● **Material supplied**
▼

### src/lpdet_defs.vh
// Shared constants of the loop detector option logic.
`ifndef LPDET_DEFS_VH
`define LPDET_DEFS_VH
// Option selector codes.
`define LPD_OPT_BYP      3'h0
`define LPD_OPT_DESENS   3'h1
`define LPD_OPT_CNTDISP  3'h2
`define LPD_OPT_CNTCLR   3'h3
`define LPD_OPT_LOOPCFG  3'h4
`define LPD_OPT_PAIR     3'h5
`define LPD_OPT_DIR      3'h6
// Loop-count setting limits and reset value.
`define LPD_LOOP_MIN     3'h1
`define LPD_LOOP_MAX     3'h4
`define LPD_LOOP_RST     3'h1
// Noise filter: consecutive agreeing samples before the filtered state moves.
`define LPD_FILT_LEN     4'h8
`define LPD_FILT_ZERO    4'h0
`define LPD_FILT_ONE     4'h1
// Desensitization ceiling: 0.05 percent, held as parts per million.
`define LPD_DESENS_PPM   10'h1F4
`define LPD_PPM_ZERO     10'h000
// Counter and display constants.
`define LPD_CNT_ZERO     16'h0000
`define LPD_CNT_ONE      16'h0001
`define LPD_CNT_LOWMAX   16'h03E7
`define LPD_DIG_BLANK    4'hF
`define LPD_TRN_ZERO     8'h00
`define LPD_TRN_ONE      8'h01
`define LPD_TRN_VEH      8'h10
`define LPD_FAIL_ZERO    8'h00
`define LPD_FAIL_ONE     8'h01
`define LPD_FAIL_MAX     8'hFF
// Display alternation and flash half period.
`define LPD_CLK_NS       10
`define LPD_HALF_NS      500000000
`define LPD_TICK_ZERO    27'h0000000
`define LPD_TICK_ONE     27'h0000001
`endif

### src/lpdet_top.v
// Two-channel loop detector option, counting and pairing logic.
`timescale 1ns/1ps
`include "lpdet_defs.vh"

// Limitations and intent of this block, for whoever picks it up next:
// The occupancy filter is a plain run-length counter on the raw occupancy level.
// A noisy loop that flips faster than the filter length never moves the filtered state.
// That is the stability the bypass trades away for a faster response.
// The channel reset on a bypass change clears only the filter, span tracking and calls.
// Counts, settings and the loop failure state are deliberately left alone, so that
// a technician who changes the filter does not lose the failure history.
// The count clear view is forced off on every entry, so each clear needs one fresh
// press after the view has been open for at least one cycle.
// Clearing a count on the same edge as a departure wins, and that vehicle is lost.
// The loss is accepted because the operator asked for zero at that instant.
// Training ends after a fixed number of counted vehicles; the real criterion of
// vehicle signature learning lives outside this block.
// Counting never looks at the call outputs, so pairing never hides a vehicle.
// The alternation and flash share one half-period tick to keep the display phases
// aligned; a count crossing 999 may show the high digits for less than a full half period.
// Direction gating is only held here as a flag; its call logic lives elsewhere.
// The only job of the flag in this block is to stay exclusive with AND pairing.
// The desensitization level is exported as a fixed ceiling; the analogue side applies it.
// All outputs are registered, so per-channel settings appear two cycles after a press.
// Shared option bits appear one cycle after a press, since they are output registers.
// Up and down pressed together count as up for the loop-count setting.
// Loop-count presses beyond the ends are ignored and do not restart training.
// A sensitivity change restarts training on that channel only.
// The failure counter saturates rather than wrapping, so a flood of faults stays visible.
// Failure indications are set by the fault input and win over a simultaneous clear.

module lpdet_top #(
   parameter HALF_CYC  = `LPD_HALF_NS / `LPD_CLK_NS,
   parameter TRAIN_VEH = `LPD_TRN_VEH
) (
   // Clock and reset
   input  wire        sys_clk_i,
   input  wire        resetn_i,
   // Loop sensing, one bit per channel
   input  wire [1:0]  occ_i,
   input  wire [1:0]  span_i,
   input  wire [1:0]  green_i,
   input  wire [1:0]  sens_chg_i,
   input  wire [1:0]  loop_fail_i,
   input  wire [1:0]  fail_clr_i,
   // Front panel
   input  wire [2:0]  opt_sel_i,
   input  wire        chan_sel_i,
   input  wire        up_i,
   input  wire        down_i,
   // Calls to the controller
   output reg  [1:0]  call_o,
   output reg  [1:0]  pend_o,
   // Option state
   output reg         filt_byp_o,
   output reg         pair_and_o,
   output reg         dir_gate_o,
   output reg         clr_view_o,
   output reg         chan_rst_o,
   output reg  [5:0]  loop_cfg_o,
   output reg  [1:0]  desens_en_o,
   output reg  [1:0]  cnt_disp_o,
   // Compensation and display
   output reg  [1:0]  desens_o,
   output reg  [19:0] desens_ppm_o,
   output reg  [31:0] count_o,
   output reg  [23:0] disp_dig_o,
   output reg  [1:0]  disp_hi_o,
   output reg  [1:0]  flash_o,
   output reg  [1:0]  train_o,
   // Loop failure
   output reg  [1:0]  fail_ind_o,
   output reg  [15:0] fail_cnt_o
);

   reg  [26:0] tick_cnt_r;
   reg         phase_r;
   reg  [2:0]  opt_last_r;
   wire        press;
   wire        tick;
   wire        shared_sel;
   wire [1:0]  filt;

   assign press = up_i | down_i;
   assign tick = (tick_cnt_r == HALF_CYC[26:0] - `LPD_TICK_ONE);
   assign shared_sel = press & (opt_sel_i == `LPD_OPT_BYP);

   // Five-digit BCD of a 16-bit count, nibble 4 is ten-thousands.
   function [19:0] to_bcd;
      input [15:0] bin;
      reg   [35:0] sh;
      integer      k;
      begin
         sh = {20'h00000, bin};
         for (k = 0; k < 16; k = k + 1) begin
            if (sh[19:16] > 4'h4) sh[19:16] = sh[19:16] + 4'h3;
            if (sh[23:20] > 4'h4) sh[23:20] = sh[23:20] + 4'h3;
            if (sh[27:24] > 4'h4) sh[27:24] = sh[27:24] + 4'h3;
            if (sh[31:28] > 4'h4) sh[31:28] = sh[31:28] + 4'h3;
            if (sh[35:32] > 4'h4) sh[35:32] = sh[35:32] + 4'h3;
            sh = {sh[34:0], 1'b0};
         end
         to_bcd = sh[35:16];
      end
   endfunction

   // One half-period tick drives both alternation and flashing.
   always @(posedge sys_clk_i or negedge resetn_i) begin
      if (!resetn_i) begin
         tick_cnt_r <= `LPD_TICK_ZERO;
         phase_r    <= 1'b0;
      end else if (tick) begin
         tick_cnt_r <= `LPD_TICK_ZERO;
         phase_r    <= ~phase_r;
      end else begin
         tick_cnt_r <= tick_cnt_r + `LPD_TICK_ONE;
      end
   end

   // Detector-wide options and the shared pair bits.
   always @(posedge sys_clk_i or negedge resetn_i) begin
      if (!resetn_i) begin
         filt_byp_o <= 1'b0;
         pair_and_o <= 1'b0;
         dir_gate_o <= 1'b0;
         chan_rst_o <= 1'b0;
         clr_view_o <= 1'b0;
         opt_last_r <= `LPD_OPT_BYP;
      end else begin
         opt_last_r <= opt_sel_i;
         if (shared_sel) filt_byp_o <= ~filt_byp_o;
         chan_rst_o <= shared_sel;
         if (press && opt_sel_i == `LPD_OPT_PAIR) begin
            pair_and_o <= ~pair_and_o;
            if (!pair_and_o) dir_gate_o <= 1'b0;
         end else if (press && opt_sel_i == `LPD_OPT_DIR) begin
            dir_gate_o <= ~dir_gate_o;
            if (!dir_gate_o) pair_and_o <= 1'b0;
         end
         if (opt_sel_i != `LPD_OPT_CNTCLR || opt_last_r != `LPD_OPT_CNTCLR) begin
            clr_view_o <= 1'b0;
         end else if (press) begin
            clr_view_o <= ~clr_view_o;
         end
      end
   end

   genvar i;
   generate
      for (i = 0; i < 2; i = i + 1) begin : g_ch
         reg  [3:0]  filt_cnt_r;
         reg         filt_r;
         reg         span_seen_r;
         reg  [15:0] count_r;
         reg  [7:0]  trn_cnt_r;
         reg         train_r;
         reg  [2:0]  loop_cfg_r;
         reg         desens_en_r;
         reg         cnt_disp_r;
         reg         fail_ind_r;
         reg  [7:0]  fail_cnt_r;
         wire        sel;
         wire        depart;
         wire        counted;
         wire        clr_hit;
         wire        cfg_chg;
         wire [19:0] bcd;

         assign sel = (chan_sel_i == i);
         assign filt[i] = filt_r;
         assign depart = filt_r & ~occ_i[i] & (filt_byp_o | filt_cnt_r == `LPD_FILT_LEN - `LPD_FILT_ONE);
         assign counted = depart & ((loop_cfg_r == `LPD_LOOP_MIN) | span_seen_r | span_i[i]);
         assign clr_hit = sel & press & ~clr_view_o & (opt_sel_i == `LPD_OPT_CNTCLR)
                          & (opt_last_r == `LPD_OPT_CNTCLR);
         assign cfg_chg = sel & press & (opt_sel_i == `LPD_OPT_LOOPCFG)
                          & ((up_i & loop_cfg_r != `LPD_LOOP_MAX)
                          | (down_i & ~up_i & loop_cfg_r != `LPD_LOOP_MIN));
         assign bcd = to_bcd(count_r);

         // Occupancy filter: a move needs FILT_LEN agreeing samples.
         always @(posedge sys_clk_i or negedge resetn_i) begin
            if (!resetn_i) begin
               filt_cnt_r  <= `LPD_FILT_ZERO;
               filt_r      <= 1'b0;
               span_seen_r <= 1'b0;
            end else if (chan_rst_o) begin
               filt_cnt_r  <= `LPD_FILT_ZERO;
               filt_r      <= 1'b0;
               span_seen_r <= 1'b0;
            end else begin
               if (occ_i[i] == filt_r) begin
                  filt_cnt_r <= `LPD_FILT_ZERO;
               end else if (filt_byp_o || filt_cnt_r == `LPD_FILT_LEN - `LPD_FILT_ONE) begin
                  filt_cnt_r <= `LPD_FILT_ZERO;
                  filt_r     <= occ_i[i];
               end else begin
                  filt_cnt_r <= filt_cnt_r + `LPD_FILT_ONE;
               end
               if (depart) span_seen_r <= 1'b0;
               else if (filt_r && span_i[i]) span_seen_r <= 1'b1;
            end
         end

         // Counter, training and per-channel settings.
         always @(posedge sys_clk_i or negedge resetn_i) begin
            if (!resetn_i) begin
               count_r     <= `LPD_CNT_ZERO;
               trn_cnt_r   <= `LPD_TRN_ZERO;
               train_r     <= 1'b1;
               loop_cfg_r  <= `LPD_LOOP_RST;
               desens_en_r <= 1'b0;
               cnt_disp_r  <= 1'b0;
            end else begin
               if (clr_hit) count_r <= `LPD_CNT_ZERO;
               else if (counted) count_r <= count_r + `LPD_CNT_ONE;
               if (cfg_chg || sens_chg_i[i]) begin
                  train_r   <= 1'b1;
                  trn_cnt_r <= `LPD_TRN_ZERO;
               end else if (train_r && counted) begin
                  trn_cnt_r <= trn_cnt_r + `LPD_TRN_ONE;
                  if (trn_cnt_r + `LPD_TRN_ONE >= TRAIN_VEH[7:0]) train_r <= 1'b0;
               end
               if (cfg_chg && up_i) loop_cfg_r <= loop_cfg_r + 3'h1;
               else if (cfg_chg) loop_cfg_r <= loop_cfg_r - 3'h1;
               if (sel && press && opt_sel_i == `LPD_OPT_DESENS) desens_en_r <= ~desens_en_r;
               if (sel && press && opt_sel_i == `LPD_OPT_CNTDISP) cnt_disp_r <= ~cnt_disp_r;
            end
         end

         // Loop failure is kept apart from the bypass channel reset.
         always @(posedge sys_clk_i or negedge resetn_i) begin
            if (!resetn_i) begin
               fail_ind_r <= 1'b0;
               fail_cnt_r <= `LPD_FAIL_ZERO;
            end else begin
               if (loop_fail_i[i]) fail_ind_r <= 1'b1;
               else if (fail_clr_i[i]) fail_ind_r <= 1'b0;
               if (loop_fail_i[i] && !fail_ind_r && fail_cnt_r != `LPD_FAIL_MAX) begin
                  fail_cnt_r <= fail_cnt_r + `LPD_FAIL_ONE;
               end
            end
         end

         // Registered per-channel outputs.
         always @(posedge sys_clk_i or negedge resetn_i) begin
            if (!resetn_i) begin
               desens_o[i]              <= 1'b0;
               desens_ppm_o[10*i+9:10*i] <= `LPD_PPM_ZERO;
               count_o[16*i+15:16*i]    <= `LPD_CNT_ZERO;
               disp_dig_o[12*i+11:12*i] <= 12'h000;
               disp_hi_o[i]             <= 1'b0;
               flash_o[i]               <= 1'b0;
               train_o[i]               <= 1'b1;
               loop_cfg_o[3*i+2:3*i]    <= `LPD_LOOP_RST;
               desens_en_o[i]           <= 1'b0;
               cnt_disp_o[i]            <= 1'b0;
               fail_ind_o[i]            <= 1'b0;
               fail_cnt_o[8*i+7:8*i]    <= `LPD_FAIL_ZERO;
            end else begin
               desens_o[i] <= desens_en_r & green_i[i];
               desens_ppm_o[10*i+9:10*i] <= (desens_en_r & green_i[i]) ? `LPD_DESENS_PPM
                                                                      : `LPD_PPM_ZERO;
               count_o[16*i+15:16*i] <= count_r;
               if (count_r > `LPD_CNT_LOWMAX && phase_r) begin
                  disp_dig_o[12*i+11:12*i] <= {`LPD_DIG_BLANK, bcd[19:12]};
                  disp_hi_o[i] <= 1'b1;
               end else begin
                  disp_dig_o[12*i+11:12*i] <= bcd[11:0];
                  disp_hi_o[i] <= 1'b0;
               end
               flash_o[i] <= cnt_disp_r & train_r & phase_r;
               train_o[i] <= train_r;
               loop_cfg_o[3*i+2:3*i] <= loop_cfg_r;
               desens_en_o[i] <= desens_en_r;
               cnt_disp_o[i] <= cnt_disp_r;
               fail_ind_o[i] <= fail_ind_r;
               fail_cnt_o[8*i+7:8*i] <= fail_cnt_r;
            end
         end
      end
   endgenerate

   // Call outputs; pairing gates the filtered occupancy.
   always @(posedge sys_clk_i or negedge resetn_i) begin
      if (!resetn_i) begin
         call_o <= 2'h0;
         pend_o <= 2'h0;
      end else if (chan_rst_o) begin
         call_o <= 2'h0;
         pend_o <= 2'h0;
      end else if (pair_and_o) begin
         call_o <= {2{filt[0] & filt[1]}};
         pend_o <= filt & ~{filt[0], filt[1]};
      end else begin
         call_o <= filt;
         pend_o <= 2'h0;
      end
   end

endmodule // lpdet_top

▲

● **Aim of the exercise**
Within the material above, extract exactly the lines that start at the line containing "if (sh[31:28] >" and stop after the line containing "alternation and flashing.", and only those.

● **Result for this task**
            if (sh[31:28] > 4'h4) sh[31:28] = sh[31:28] + 4'h3;
            if (sh[35:32] > 4'h4) sh[35:32] = sh[35:32] + 4'h3;
            sh = {sh[34:0], 1'b0};
         end
         to_bcd = sh[35:16];
      end
   endfunction

   // One half-period tick drives both alternation and flashing.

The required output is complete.